Beginning at the line that contains "hold endpoints to" and ending at the last line of the records below, retype each line exactly and add nothing.

(Task material):
⟨

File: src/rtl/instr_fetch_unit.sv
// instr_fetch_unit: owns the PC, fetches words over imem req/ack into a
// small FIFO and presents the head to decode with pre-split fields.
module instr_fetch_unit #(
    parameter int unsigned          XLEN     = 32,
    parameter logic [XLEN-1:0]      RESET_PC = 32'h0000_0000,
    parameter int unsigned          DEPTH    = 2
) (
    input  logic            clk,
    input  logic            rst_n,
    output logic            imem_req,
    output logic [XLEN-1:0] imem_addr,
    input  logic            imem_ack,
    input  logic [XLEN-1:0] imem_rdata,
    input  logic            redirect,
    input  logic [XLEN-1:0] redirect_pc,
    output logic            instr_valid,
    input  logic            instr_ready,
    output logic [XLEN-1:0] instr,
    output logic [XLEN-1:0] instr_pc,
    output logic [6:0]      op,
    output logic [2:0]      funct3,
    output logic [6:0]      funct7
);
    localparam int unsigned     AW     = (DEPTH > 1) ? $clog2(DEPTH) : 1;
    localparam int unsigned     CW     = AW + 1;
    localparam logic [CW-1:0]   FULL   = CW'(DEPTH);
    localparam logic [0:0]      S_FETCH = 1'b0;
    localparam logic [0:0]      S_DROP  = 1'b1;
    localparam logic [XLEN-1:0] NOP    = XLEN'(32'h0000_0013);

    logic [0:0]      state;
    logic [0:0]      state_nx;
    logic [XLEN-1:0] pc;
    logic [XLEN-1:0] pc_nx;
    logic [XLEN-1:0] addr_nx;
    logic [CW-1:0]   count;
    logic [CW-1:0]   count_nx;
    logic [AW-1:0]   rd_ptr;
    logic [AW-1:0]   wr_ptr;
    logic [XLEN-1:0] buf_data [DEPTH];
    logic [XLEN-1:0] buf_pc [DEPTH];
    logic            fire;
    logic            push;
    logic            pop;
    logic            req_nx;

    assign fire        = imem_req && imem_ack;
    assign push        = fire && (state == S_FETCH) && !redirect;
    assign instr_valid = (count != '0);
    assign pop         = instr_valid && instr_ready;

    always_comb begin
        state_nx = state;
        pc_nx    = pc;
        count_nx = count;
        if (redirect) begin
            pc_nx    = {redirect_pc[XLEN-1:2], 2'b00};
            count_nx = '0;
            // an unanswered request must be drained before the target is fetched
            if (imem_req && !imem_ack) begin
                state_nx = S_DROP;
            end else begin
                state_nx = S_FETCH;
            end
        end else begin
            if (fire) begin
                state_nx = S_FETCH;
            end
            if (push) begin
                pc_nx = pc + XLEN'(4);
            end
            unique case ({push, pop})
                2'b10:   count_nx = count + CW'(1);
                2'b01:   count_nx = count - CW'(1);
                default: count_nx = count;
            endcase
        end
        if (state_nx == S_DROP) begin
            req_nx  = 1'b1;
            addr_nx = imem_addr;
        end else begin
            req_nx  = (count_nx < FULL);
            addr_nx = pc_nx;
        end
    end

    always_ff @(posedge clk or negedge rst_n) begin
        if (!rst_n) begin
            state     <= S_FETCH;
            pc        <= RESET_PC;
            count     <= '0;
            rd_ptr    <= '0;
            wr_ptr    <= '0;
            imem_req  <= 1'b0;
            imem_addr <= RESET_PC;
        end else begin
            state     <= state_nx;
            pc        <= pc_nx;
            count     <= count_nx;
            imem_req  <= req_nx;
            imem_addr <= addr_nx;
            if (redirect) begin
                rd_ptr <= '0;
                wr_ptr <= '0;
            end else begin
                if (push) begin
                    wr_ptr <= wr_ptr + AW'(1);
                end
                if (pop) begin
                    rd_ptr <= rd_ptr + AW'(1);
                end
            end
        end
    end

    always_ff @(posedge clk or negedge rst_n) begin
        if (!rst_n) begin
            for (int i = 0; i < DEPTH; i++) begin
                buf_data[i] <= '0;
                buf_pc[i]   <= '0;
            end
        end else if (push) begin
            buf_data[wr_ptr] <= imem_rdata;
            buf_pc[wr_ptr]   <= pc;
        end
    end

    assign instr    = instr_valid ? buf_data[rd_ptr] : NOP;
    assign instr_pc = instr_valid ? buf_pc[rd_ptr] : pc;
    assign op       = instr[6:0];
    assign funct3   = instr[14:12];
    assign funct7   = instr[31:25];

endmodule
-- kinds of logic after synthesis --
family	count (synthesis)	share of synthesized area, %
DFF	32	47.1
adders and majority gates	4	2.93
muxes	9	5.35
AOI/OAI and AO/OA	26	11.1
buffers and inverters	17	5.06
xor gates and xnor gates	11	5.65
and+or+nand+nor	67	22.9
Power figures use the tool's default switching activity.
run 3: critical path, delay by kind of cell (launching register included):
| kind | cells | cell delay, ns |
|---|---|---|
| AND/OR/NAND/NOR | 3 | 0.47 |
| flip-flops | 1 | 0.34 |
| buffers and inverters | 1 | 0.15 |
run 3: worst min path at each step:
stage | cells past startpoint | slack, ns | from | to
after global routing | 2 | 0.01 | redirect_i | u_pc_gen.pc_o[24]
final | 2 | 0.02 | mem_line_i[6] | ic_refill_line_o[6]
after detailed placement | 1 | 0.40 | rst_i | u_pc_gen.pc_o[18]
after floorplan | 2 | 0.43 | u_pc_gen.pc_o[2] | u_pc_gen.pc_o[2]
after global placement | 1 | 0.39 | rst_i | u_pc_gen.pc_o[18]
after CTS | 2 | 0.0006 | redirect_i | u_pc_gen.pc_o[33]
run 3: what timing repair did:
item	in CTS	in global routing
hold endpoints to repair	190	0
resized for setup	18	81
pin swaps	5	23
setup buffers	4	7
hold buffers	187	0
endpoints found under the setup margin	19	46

⟩

(Task output):
hold endpoints to repair	190	0
resized for setup	18	81
pin swaps	5	23
setup buffers	4	7
hold buffers	187	0
endpoints found under the setup margin	19	46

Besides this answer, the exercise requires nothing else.